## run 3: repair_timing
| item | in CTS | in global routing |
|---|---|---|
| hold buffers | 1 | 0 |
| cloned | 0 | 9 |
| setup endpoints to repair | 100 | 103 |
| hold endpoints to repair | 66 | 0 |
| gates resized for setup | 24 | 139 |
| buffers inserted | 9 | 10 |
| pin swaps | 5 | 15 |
## src/rtl/prog_counter.sv

```systemverilog
// prog_counter -- programmable up/down counter with a tick prescaler.
//
// A start pulse captures the configuration (term, prescale, oneshot, down)
// into shadow registers and begins counting. The counter advances once every
// prescale+1 clocks. When it reaches its end value it emits a one-clock strobe.
// It then either reloads and keeps running (periodic mode) or parks in DONE
// (one-shot mode).
//
// Parameters:
//   DW        counter width in bits
//   PW        prescaler width in bits
// Ports:
//   clk       system clock, rising edge
//   reset     asynchronous active-high reset
//   start     one-cycle pulse: capture config, load start value, enter RUN
//   stop      one-cycle pulse: abort to IDLE (wins over start)
//   oneshot   1 = stop after first terminal event, 0 = periodic
//   down      1 = count term..0, 0 = count 0..term
//   term      terminal value
//   prescale  tick divider, one step every prescale+1 clocks
//   cntr      current count (registered)
//   strb      one-clock pulse per terminal event (registered)
//   busy      high while in RUN
//   done      sticky one-shot completion flag (state == DONE)

module prog_counter #(
    parameter int DW = 12,
    parameter int PW = 8
) (
    input  logic          clk,
    input  logic          reset,
    input  logic          start,
    input  logic          stop,
    input  logic          oneshot,
    input  logic          down,
    input  logic [DW-1:0] term,
    input  logic [PW-1:0] prescale,
    output logic [DW-1:0] cntr,
    output logic          strb,
    output logic          busy,
    output logic          done
);

    typedef enum logic [1:0] {
        IDLE = 2'd0,
        RUN  = 2'd1,
        DONE = 2'd2
    } state_t;

    state_t        state, state_n;
    logic [DW-1:0] cntr_n;
    logic [PW-1:0] presc, presc_n;
    logic          strb_n;

    logic [DW-1:0] term_q, term_n;
    logic [PW-1:0] prescale_q, prescale_n;
    logic          oneshot_q, oneshot_n;
    logic          down_q, down_n;

    logic          tick;
    logic [DW-1:0] start_val;
    logic [DW-1:0] end_val;

    // Start and end values come from the shadow copies, so input changes
    // during a run have no effect until the next start.
    assign tick      = (presc == prescale_q);
    assign start_val = down_q ? term_q : '0;
    assign end_val   = down_q ? '0 : term_q;

    assign busy = (state == RUN);
    assign done = (state == DONE);

    // Register all state. Reset clears everything, including the shadows.
    always_ff @(posedge clk or posedge reset) begin
        if (reset) begin
            state      <= IDLE;
            cntr       <= '0;
            presc      <= '0;
            strb       <= 1'b0;
            term_q     <= '0;
            prescale_q <= '0;
            oneshot_q  <= 1'b0;
            down_q     <= 1'b0;
        end else begin
            state      <= state_n;
            cntr       <= cntr_n;
            presc      <= presc_n;
            strb       <= strb_n;
            term_q     <= term_n;
            prescale_q <= prescale_n;
            oneshot_q  <= oneshot_n;
            down_q     <= down_n;
        end
    end

    // Next-state logic. Priority is stop, then start, then normal RUN
    // activity. strb defaults to 0, so it is a single-clock pulse that
    // only a terminal tick raises.
    always_comb begin
        state_n    = state;
        cntr_n     = cntr;
        presc_n    = presc;
        strb_n     = 1'b0;
        term_n     = term_q;
        prescale_n = prescale_q;
        oneshot_n  = oneshot_q;
        down_n     = down_q;

        if (stop) begin
            state_n = IDLE;
            presc_n = '0;
        end else if (start) begin
            // The shadows are not written yet on this edge, so the start
            // value is taken directly from the inputs.
            term_n     = term;
            prescale_n = prescale;
            oneshot_n  = oneshot;
            down_n     = down;
            cntr_n     = down ? term : '0;
            presc_n    = '0;
            state_n    = RUN;
        end else if (state == RUN) begin
            if (tick) begin
                presc_n = '0;
                if (cntr == end_val) begin
                    strb_n = 1'b1;
                    if (oneshot_q) begin
                        state_n = DONE;
                    end else begin
                        cntr_n = start_val;
                    end
                end else if (down_q) begin
                    cntr_n = cntr - DW'(1);
                end else begin
                    cntr_n = cntr + DW'(1);
                end
            end else begin
                presc_n = presc + PW'(1);
            end
        end
    end

endmodule

```
**src/rtl/axi_burst_master_pkg.sv**
```systemverilog
// Shared AXI4 constants and the burst master state encoding.
package axi_burst_master_pkg;

    localparam logic [1:0] RESP_OKAY   = 2'b00;
    localparam logic [1:0] RESP_EXOKAY = 2'b01;
    localparam logic [1:0] RESP_SLVERR = 2'b10;
    localparam logic [1:0] RESP_DECERR = 2'b11;

    localparam logic [1:0] BURST_INCR = 2'b01;

    localparam int BOUNDARY_4K = 4096;

    typedef enum logic [2:0] {
        S_IDLE   = 3'd0,
        S_W_XFER = 3'd1,
        S_W_RESP = 3'd2,
        S_R_ADDR = 3'd3,
        S_R_DATA = 3'd4
    } state_t;

endpackage

```
**src/rtl/axi_burst_master_strb_gen.sv**
```systemverilog
// Write-strobe generator: marks the 1<<size byte lanes starting at the beat's lane offset.
module axi_burst_strb_gen #(
    parameter int DATA_W = 64
) (
    input  logic [2:0]                     size,
    input  logic [$clog2(DATA_W/8)-1:0]    lane,
    output logic [DATA_W/8-1:0]            strb
);

    localparam int STRB_W = DATA_W / 8;

    always_comb begin
        strb = '0;
        for (int i = 0; i < STRB_W; i++) begin
            if ((i >= int'(lane)) && (i < int'(lane) + (1 << int'(size)))) begin
                strb[i] = 1'b1;
            end
        end
    end

endmodule

```
**src/rtl/axi_burst_master.sv**
```systemverilog
// AXI4 INCR burst master (1..MAX_BEATS beats) with client request and beat streams.
// Optional watchdog enabled by defining AXI_BURST_MASTER_TIMEOUT_EN.
module axi_burst_master
    import axi_burst_master_pkg::*;
#(
    parameter int ADDR_W         = 32,
    parameter int DATA_W         = 64,
    parameter int MAX_BEATS      = 16,
    parameter int TIMEOUT_CYCLES = 1024
) (
    input  logic                  i_clk,
    input  logic                  i_rst_n,
    input  logic                  i_req_valid,
    output logic                  o_req_ready,
    input  logic                  i_req_rw,
    input  logic [ADDR_W-1:0]     i_req_addr,
    input  logic [7:0]            i_req_len,
    input  logic [2:0]            i_req_size,
    input  logic [DATA_W-1:0]     i_wdata,
    input  logic                  i_wdata_valid,
    output logic                  o_wdata_ready,
    output logic [DATA_W-1:0]     o_rdata,
    output logic                  o_rdata_valid,
    output logic                  o_rdata_last,
    input  logic                  i_rdata_ready,
    output logic                  o_busy,
    output logic                  o_done,
    output logic                  o_error,
    output logic                  o_invalid,
    output logic                  o_timeout,
    output logic                  m_axi_awvalid,
    output logic [ADDR_W-1:0]     m_axi_awaddr,
    output logic [7:0]            m_axi_awlen,
    output logic [2:0]            m_axi_awsize,
    output logic [1:0]            m_axi_awburst,
    input  logic                  m_axi_awready,
    output logic                  m_axi_wvalid,
    output logic [DATA_W-1:0]     m_axi_wdata,
    output logic [DATA_W/8-1:0]   m_axi_wstrb,
    output logic                  m_axi_wlast,
    input  logic                  m_axi_wready,
    input  logic                  m_axi_bvalid,
    input  logic [1:0]            m_axi_bresp,
    output logic                  m_axi_bready,
    output logic                  m_axi_arvalid,
    output logic [ADDR_W-1:0]     m_axi_araddr,
    output logic [7:0]            m_axi_arlen,
    output logic [2:0]            m_axi_arsize,
    output logic [1:0]            m_axi_arburst,
    input  logic                  m_axi_arready,
    input  logic                  m_axi_rvalid,
    input  logic [DATA_W-1:0]     m_axi_rdata,
    input  logic [1:0]            m_axi_rresp,
    input  logic                  m_axi_rlast,
    output logic                  m_axi_rready,
    output logic [2:0]            o_state
);

    localparam int LANE_W = $clog2(DATA_W / 8);

    // Every handshake on every channel is valid && ready sampled at the rising clock edge;
    // a valid, once raised by this block, is held until its ready is seen.

    state_t              state;
    logic [ADDR_W-1:0]   addr_r;
    logic [7:0]          len_r;
    logic [2:0]          size_r;
    logic [LANE_W-1:0]   beat_lane;
    logic [8:0]          beat_cnt;
    logic                aw_valid_r, aw_done, ar_valid_r;
    logic                r_err, r_dec;
    logic                done_r, error_r, invalid_r;

    logic [16:0]         req_bytes, span_end;
    logic                req_bad;
    logic                aw_hs, w_hs, b_hs, ar_hs, r_hs;
    logic                w_open, w_last, aw_fin, w_fin;

    // Accept-time legality: beat size, alignment, burst length and 4 KB crossing.
    always_comb begin
        req_bytes = (17'(i_req_len) + 17'd1) << i_req_size;
        span_end  = 17'(i_req_addr[11:0]) + req_bytes;
        req_bad   = (i_req_size > 3'(LANE_W))
                 || ((i_req_addr[7:0] & ((8'd1 << i_req_size) - 8'd1)) != 8'd0)
                 || ({1'b0, i_req_len} >= 9'(MAX_BEATS))
                 || (span_end > 17'(BOUNDARY_4K));
    end

    assign w_open = (state == S_W_XFER) && (beat_cnt <= {1'b0, len_r});
    assign w_last = (beat_cnt == {1'b0, len_r});

    assign m_axi_wvalid  = w_open && i_wdata_valid;
    assign o_wdata_ready = w_open && m_axi_wready;
    assign m_axi_wdata   = i_wdata;
    assign m_axi_wlast   = w_open && w_last;

    assign m_axi_bready  = (state == S_W_RESP);

    assign m_axi_rready  = (state == S_R_DATA) && i_rdata_ready;
    assign o_rdata_valid = (state == S_R_DATA) && m_axi_rvalid;
    assign o_rdata_last  = (state == S_R_DATA) && m_axi_rlast;
    assign o_rdata       = m_axi_rdata;

    assign aw_hs = aw_valid_r && m_axi_awready;
    assign w_hs  = m_axi_wvalid && m_axi_wready;
    assign b_hs  = m_axi_bready && m_axi_bvalid;
    assign ar_hs = ar_valid_r && m_axi_arready;
    assign r_hs  = m_axi_rready && m_axi_rvalid;

    assign aw_fin = aw_done || aw_hs;
    assign w_fin  = !w_open || (w_hs && w_last);

    assign m_axi_awvalid = aw_valid_r;
    assign m_axi_awaddr  = addr_r;
    assign m_axi_awlen   = len_r;
    assign m_axi_awsize  = size_r;
    assign m_axi_awburst = BURST_INCR;
    assign m_axi_arvalid = ar_valid_r;
    assign m_axi_araddr  = addr_r;
    assign m_axi_arlen   = len_r;
    assign m_axi_arsize  = size_r;
    assign m_axi_arburst = BURST_INCR;

    assign o_req_ready = (state == S_IDLE);
    assign o_busy      = (state != S_IDLE);
    assign o_done      = done_r;
    assign o_error     = error_r;
    assign o_invalid   = invalid_r;
    assign o_state     = state;

    axi_burst_strb_gen #(.DATA_W(DATA_W)) u_strb_gen (
        .size (size_r),
        .lane (beat_lane),
        .strb (m_axi_wstrb)
    );

`ifdef AXI_BURST_MASTER_TIMEOUT_EN
    localparam int TO_W = $clog2(TIMEOUT_CYCLES + 1);
    logic [TO_W-1:0] to_cnt;
    logic            any_hs, to_fire, timeout_r;

    assign any_hs    = aw_hs || w_hs || b_hs || ar_hs || r_hs;
    assign to_fire   = o_busy && !any_hs && (to_cnt == TO_W'(TIMEOUT_CYCLES - 1));
    assign o_timeout = timeout_r;

    always_ff @(posedge i_clk or negedge i_rst_n) begin
        if (!i_rst_n) begin
            to_cnt <= '0;
        end else if (!o_busy || any_hs || to_fire) begin
            to_cnt <= '0;
        end else begin
            to_cnt <= to_cnt + 1'b1;
        end
    end
`else
    assign o_timeout = 1'b0;
`endif

    always_ff @(posedge i_clk or negedge i_rst_n) begin
        if (!i_rst_n) begin
            state      <= S_IDLE;
            addr_r     <= '0;
            len_r      <= '0;
            size_r     <= '0;
            beat_lane  <= '0;
            beat_cnt   <= '0;
            aw_valid_r <= 1'b0;
            aw_done    <= 1'b0;
            ar_valid_r <= 1'b0;
            r_err      <= 1'b0;
            r_dec      <= 1'b0;
            done_r     <= 1'b0;
            error_r    <= 1'b0;
            invalid_r  <= 1'b0;
`ifdef AXI_BURST_MASTER_TIMEOUT_EN
            timeout_r  <= 1'b0;
`endif
        end else begin
            done_r    <= 1'b0;
            error_r   <= 1'b0;
            invalid_r <= 1'b0;
`ifdef AXI_BURST_MASTER_TIMEOUT_EN
            timeout_r <= 1'b0;
`endif
            case (state)
                S_IDLE: begin
                    if (i_req_valid) begin
                        addr_r    <= i_req_addr;
                        len_r     <= i_req_len;
                        size_r    <= i_req_size;
                        beat_lane <= i_req_addr[LANE_W-1:0];
                        beat_cnt  <= '0;
                        aw_done   <= 1'b0;
                        r_err     <= 1'b0;
                        r_dec     <= 1'b0;
                        if (req_bad) begin
                            done_r    <= 1'b1;
                            invalid_r <= 1'b1;
                        end else if (i_req_rw) begin
                            aw_valid_r <= 1'b1;
                            state      <= S_W_XFER;
                        end else begin
                            ar_valid_r <= 1'b1;
                            state      <= S_R_ADDR;
                        end
                    end
                end
                S_W_XFER: begin
                    if (aw_hs) begin
                        aw_valid_r <= 1'b0;
                        aw_done    <= 1'b1;
                    end
                    if (w_hs) begin
                        beat_cnt  <= beat_cnt + 9'd1;
                        beat_lane <= beat_lane + LANE_W'(32'(1) << size_r);
                    end
                    if (aw_fin && w_fin) begin
                        state <= S_W_RESP;
                    end
                end
                S_W_RESP: begin
                    if (m_axi_bvalid) begin
                        done_r    <= 1'b1;
                        error_r   <= (m_axi_bresp != RESP_OKAY);
                        invalid_r <= (m_axi_bresp == RESP_DECERR);
                        state     <= S_IDLE;
                    end
                end
                S_R_ADDR: begin
                    if (ar_hs) begin
                        ar_valid_r <= 1'b0;
                        state      <= S_R_DATA;
                    end
                end
                S_R_DATA: begin
                    if (r_hs) begin
                        beat_cnt <= beat_cnt + 9'd1;
                        r_err    <= r_err || (m_axi_rresp != RESP_OKAY);
                        r_dec    <= r_dec || (m_axi_rresp == RESP_DECERR);
                        if (m_axi_rlast) begin
                            // A short burst (rlast before len) still completes, flagged as error.
                            done_r    <= 1'b1;
                            error_r   <= r_err || (m_axi_rresp != RESP_OKAY)
                                      || (beat_cnt != {1'b0, len_r});
                            invalid_r <= r_dec || (m_axi_rresp == RESP_DECERR);
                            state     <= S_IDLE;
                        end
                    end
                end
                default: state <= S_IDLE;
            endcase
`ifdef AXI_BURST_MASTER_TIMEOUT_EN
            if (to_fire) begin
                state      <= S_IDLE;
                aw_valid_r <= 1'b0;
                ar_valid_r <= 1'b0;
                done_r     <= 1'b1;
                error_r    <= 1'b1;
                invalid_r  <= 1'b0;
                timeout_r  <= 1'b1;
            end
`endif
        end
    end

endmodule

```
**config.mk**
```make
export PLATFORM = sky130hd
export DESIGN_NAME = axi_burst_master
export DESIGN_NICKNAME = d
export VERILOG_FILES = /design/src/rtl/axi_burst_master_pkg.sv /design/src/rtl/axi_burst_master_strb_gen.sv /design/src/rtl/axi_burst_master.sv
export SDC_FILE = /design/constraint.sdc
export NUM_CORES = 1
export LEC_CHECK = 0
export BUFFER_PORTS_ARGS = -buffer_cell sky130_fd_sc_hd__buf_4
export CORE_AREA = 3 3 168 170
export CTS_CLUSTER_DIAMETER = 40
export DETAILED_ROUTE_END_ITERATION = 12
export DIE_AREA = 0 0 171 173
export GPL_ROUTABILITY_DRIVEN = 0
export PLACE_DENSITY = 0.48
export SLEW_MARGIN = 25
export SYNTH_ARGS = -nofsm -noshare
export SYNTH_HDL_FRONTEND = slang
export SYNTH_SLANG_ARGS = --single-unit
```
**constraint.sdc**
```tcl
create_clock -name i_clk -period 6.5 [get_ports i_clk]
set_clock_uncertainty 0.15 [all_clocks]
set_input_delay 0.65 -clock i_clk [delete_from_list [all_inputs] [get_ports i_clk]]
set_output_delay 0.65 -clock i_clk [all_outputs]
set_load 0.005 [all_outputs]
```
==> flow_metrics.tcl, run 1 <==
set metrics [dict create \
    max_slew_margin_pct 33.5 \
    grt_pass1_vias 4574 \
    cts_tree "done" \
    fin_cells 1071 \
    ys_warn_count 0 \
    fin_crit_sh_pct 62.6 \
    slew_violations 0 \
    fmax_ghz 0.246 \
    powerDensity_nw_per_um2 205 \
    final_antenna_net_count 0 \
    cpMaxStageDelayCell "or3b_2" \
    rr_worst_depth 8 \
    synth_cell_types 69 \
    hold_class "input pin to async pin" \
    clockBufferDepth 2 \
    fin_tns_setup_ns 0 \
    setup_viol 0 \
    wire_per_inst_um 16.9 \
    wl_mm 18.2 \
    die_area_um2 29600 \
    cp-start-kind "input pin" \
    crit_chain "buf_4 > ha_1 > nand2_1 > o21ai_0 > a31oi_1 > o21ai_0 > mux2i_1 > nor2_1 > a21oi_1 > ha_1 > a21oi_2 > o21ai_1 > or3b_2 > a221oi_1 > nand4_2 > a211oi_2 > o22a_1" \
    regToRegSetupSlack_ns 3.47 \
    r2r-start "beat_cnt[2]$_DFFE_PN0P_" \
    dr_total_vias 4834 \
    grt_first_pass_wirelength_mm 27.3 \
    worstReg2RegEnd "beat_cnt[8]$_DFFE_PN0P_" \
    grt.overflow.total 0 \
    drive_above_1_share_pct 29.0 \
    rsz0062_at_grt "no" \
    path_max_fanout 9 \
    syn_inst 741 \
    post-route-min-period_ns 4.07 \
    maxCapViolCount 0 \
    finish.net_count 942 \
    finalPower_uw 1330 \
    synth_edf_count 0 \
    drt-initial-drc-count 337 \
    dp.cells 1055 \
    cp-endpoint "m_axi_arvalid$_DFFE_PN0P_" \
    post_synth_instance_area_um2 5910 \
    via_per_inst 4.51 \
    worst-path-stages 17 \
    clkLatencyLatePin_ns 0.34 \
    cpPeakStageDelay_ns 0.46 \
    syn_to_final_growth_pct 9.92 \
    worstSetupEndpointType "flip-flop" \
    crit_arrival_ns 4.20 \
    design.core.area_um2 26900 \
    worst-setup-path-type "input pin to flip-flop" \
    yosysTopAreaCell "dfrtp_1" \
    io_pins 431 \
    max_slew.worst_pin.slew_ns 0.994 \
    synth_area_leaders "dfrtp_1 28%, buf_4 22%, nand2_1 9.5%" \
    synth.most_common_cell "buf_4" \
    gr-usage-all-layers_pct 11.8 \
    synth-main-ff-cell "dfrtp_1" \
    dpl.hpwl_mm 14.3 \
    rows 60 \
    crit_start "i_req_len[0]" \
    status "finished clean" \
    cts_resized 0 \
    die_y_um 173 \
    cts_hold_buffers 0 \
    synth_common_cells "177 x buf_4, 149 x nand2_1, 66 x dfrtp_1" \
    synthArstFlopShare_pct 100 \
    cts_buffers 9 \
    antenna_found_initial 0 \
    worstPathBufferInverterCount 1 \
    cp_top_family "compound AO/OA/AOI/OAI gates" \
    peakVddDrop_mv 0.0868 \
    drcViolationCount 0 \
    first_pass_iters 5 \
    diodes 0 \
    start_util_pct 22.0 \
    p_leak_uw 0.00315 \
    die_w_um 171 \
    syn_avg_cell_area_um2 7.98 \
    grt_max_degree 67 \
    ys_ff_latch 66 \
    seq_area_frac_synth_pct 27.9 \
    hold_viol_final 0 \
    root_buffer "clkbuf_16" \
    cts-htree-levels 3 \
    post-cts-setup-buffers 0 \
    port_buffers 169 \
    cts.reportedPaths.clkPinSlew_ns 0.06 \
    holdWs_ns 0.256 \
    utilization_pct 24.2 \
    synth_top_cell_area_share_pct 27.9 \
    clock_sinks 66 \
    required_ns 6.63 \
    fillers 2975 \
]
## power by group
part / total [uW] / switching (uW) / internal (uW) / leakage, uW
clock network: 473 / 193 / 280 / 0.000138
registers: 476 / 34.0 / 442 / 0.000832
logic: 380 / 194 / 186 / 0.00217
total: 1330 / 421 / 908 / 0.00315
## stage by stage
stage	cell area, um^2	setup WS (ns)
floorplan	5920	2.46
global placement	6210	2.15
detailed placement	6210	2.13
CTS	6500	2.49
global route	6500	2.07
finish	6500	2.43
## worst min path at each step
| stage | startpoint | endpoint | slack [ns] |
|---|---|---|---|
| floorplan | i_rst_n | aw_done$_DFFE_PN0P_ | 0.20 |
| global placement | aw_done$_DFFE_PN0P_ | aw_done$_DFFE_PN0P_ | 0.33 |
| detailed placement | aw_done$_DFFE_PN0P_ | aw_done$_DFFE_PN0P_ | 0.34 |
| CTS | i_rst_n | beat_lane[2]$_DFFE_PN0P_ | 0.33 |
| global route | i_req_addr[18] | m_axi_araddr[18]$_DFFE_PN0P_ | 0.33 |
| finish | i_rst_n | m_axi_araddr[0]$_DFFE_PN0P_ | 0.26 |
## logic make-up after synthesis
kind of cell,after synthesis,share of synthesized area [%]
flip-flops,66,27.9
other,2,0.127
AND/OR/NAND/NOR,262,20.8
adder cells (fa/ha/maj),30,6.60
AO/OA/AOI/OAI,133,14.9
XOR/XNOR,11,1.63
multiplexers,15,2.60
buffers and inverters,222,25.5
## final cells by class
type | count | area (um^2) | area share [%]
Tap cell | 341 | 427 | 6.56
Sequential cell | 66 | 1650 | 25.4
Multi-Input combinational cell | 456 | 2770 | 42.6
Timing Repair Buffer | 171 | 1280 | 19.7
Inverter | 21 | 78.8 | 1.21
Clock inverter | 5 | 37.5 | 0.577
Clock buffer | 11 | 253 | 3.89
## flip-flops by register name, indices dropped and copies added, names as in the netlist
signal,cells
m_axi_awvalid,1
m_axi_arlen,8
o_invalid,1
beat_lane,3
m_axi_arsize,3
o_done,1
m_axi_arvalid,1
r_dec,1
o_state,3
aw_done,1
beat_cnt,9
m_axi_araddr,32
o_error,1
r_err,1
## cells in the final DEF, fill, tap and decap left out, types with 3 or more instances in the layout
| cell | n |
|---|---|
| buf_4 | 171 |
| nand2_1 | 148 |
| dfrtp_1 | 66 |
| nor2_1 | 34 |
| o21ai_0 | 33 |
| ha_1 | 28 |
| a21oi_1 | 26 |
| inv_1 | 20 |
| nand3_1 | 12 |
| mux2i_1 | 12 |
| a31oi_1 | 11 |
| a211oi_1 | 9 |
| clkbuf_16 | 9 |
| and3_1 | 8 |
| xor2_1 | 8 |
| nor3_1 | 8 |
| o211ai_1 | 7 |
| nand4_1 | 6 |
| o21a_1 | 6 |
| nor3b_1 | 5 |
| nand2b_1 | 5 |
| or4_1 | 5 |
| a21o_1 | 5 |
| o2111ai_1 | 5 |
| conb_1 | 5 |
| or3_1 | 4 |
| o22ai_1 | 4 |
| o31ai_1 | 4 |
| o21ai_1 | 3 |
| xnor2_1 | 3 |
| nor2b_1 | 3 |
| mux2_2 | 3 |
## metal layers
metal | wire, um | global-route usage (%)
met4 | 1040 | 7.58
met2 | 8310 | 18.4
met5 | 0 | 0
met3 | 1340 | 3.06
met1 | 7470 | 14.4
No activity file was read; power rests on OpenSTA's default activity.
==> run 2: changes to the inputs <==
Clock period 6.5 ns to 4 ns, I/O delays scaled along.
==> flow_metrics.tcl, run 2 (synthesis gave the netlist of run 1 again) <==
set metrics [dict create \
    status "finished clean" \
    start_util_pct 22.0 \
    finalPower_uw 2260 \
    area.sequential_um2 1650 \
    clockBufferDepth 2 \
    required_ns 4.11 \
    die_area_um2 29600 \
    multiInputGateArea_um2 2770 \
    grt_pass1_vias 4681 \
    hold_class "input pin to async pin" \
    io_pins 431 \
    syn_to_final_growth_pct 12.7 \
    die_y_um 173 \
    use_met1_pct 13.8 \
    fillers 2949 \
    wl_mm 18.1 \
    largest_reg_flops 32 \
    crit_arrival_ns 3.80 \
    die_w_um 171 \
    met3_usage_pct 3.50 \
    cts_tree "done" \
    dr_total_vias 4782 \
    fin_tns_setup_ns 0 \
    maxCapViolCount 0 \
    peakVddDrop_mv 0.156 \
    first_pass_iters 4 \
    holdWs_ns 0.0370 \
    max_slew_margin_pct 41.0 \
    dpl_cell_area_um2 6340 \
    port_buffers 169 \
    rsz0062_at_grt "no" \
    post-route-min-period_ns 3.69 \
    cts-htree-levels 3 \
    max_slew.worst_pin.slew_ns 0.886 \
    final_common_cell "buf_4" \
    grt.overflow.total 0 \
    final_cell_area_um2 6660 \
    clock_sinks 66 \
    busiest_layer "met2" \
    antenna_found_initial 0 \
    rows 60 \
    cp-start-kind "input pin" \
    clkLatencyLatePin_ns 0.33 \
    wire_per_inst_um 16.6 \
    grt_max_degree 67 \
    dpl.hpwl_mm 14.6 \
    fin_crit_sh_pct 92.2 \
    worst-setup-path-type "input pin to flip-flop" \
    root_buffer "clkbuf_16" \
    grt_first_pass_wirelength_mm 27.3 \
    finish.net_count 960 \
    gr-usage-all-layers_pct 11.8 \
    cts.reportedPaths.clkPinSlew_ns 0.06 \
    p_leak_uw 0.00324 \
    final_cell_mix "189 x buf_4, 148 x nand2_1, 66 x dfrtp_1, 34 x nor2_1, 33 x o21ai_0" \
    drt-initial-drc-count 255 \
    fmax_ghz 0.271 \
    drcViolationCount 0 \
    cts_buffers 9 \
    slew_violations 0 \
    diodes 0 \
    final_antenna_net_count 0 \
    path_max_fanout 7 \
    powerDensity_nw_per_um2 339 \
    setup_viol 0 \
    design.core.area_um2 26900 \
    worstSetupEndpointType "flip-flop" \
    drive_above_1_share_pct 30.6 \
    met2_usage_pct 19.6 \
    via_per_inst 4.39 \
    utilization_pct 24.8 \
    hold_viol_final 0 \
]
## run 2: cell type report
type	count	area share [%]
tap	341	6.40
inverter	21	1.18
clock buffer	11	3.49
timing repair buffer	189	21.3
sequential	66	24.8
clock inverter	5	1.18
multi-input combinational	456	41.6
## run 2: where the power goes
part	switching, uW	internal [uW]	leakage, uW
combinational	320	321	0.00226
sequential	55.9	718	0.000832
clock	295	545	0.000153
total	671	1580	0.00324
## run 2: repair_timing
item	CTS	global route
hold buffers	0	0
setup endpoints to repair	0	1
buffers inserted	0	0
gates resized for setup	0	1
## run 2: path summary, 6_finish.rpt
| path | startpoint | end | slack (ns) | cells after the start |
|---|---|---|---|---|
| hold reg to reg | r_dec$_DFFE_PN0P_ | r_dec$_DFFE_PN0P_ | 0.35 | 2 |
| min in group i_clk | i_req_addr[12] | m_axi_araddr[12]$_DFFE_PN0P_ | 0.10 | 3 |
| hold / removal | i_rst_n | m_axi_araddr[0]$_DFFE_PN0P_ | 0.04 | 1 |
| setup / recovery | i_req_len[0] | m_axi_awvalid$_DFFE_PN0P_ | 0.31 | 17 |
| max in group asynchronous | i_rst_n | m_axi_araddr[9]$_DFFE_PN0P_ | 3.09 | 1 |
| setup reg to reg | beat_cnt[2]$_DFFE_PN0P_ | beat_cnt[8]$_DFFE_PN0P_ | 0.92 | 8 |
## run 2: critical path, cell delays in order
cell       delay (ns)
buf_4            0.14
ha_1             0.28
nand2_1          0.09
o21ai_0          0.07
a31oi_1          0.16
o21ai_0          0.14
mux2i_1          0.20
nor2_1           0.06
a21oi_1          0.12
ha_1             0.28
a21oi_2          0.22
o21ai_1          0.13
or3b_2           0.46
a221oi_1         0.37
nand4_2          0.26
a211oi_2         0.28
a2bb2oi_2        0.14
··········
**Task:** Print, from the entries above, the line with "first_pass_iters 5 \", the line with "## final cells by class" and all lines between them, exactly and with nothing else.

**Solution for this problem:**
    first_pass_iters 5 \
    diodes 0 \
    start_util_pct 22.0 \
    p_leak_uw 0.00315 \
    die_w_um 171 \
    syn_avg_cell_area_um2 7.98 \
    grt_max_degree 67 \
    ys_ff_latch 66 \
    seq_area_frac_synth_pct 27.9 \
    hold_viol_final 0 \
    root_buffer "clkbuf_16" \
    cts-htree-levels 3 \
    post-cts-setup-buffers 0 \
    port_buffers 169 \
    cts.reportedPaths.clkPinSlew_ns 0.06 \
    holdWs_ns 0.256 \
    utilization_pct 24.2 \
    synth_top_cell_area_share_pct 27.9 \
    clock_sinks 66 \
    required_ns 6.63 \
    fillers 2975 \
]
## power by group
part / total [uW] / switching (uW) / internal (uW) / leakage, uW
clock network: 473 / 193 / 280 / 0.000138
registers: 476 / 34.0 / 442 / 0.000832
logic: 380 / 194 / 186 / 0.00217
total: 1330 / 421 / 908 / 0.00315
## stage by stage
stage	cell area, um^2	setup WS (ns)
floorplan	5920	2.46
global placement	6210	2.15
detailed placement	6210	2.13
CTS	6500	2.49
global route	6500	2.07
finish	6500	2.43
## worst min path at each step
| stage | startpoint | endpoint | slack [ns] |
|---|---|---|---|
| floorplan | i_rst_n | aw_done$_DFFE_PN0P_ | 0.20 |
| global placement | aw_done$_DFFE_PN0P_ | aw_done$_DFFE_PN0P_ | 0.33 |
| detailed placement | aw_done$_DFFE_PN0P_ | aw_done$_DFFE_PN0P_ | 0.34 |
| CTS | i_rst_n | beat_lane[2]$_DFFE_PN0P_ | 0.33 |
| global route | i_req_addr[18] | m_axi_araddr[18]$_DFFE_PN0P_ | 0.33 |
| finish | i_rst_n | m_axi_araddr[0]$_DFFE_PN0P_ | 0.26 |
## logic make-up after synthesis
kind of cell,after synthesis,share of synthesized area [%]
flip-flops,66,27.9
other,2,0.127
AND/OR/NAND/NOR,262,20.8
adder cells (fa/ha/maj),30,6.60
AO/OA/AOI/OAI,133,14.9
XOR/XNOR,11,1.63
multiplexers,15,2.60
buffers and inverters,222,25.5
## final cells by class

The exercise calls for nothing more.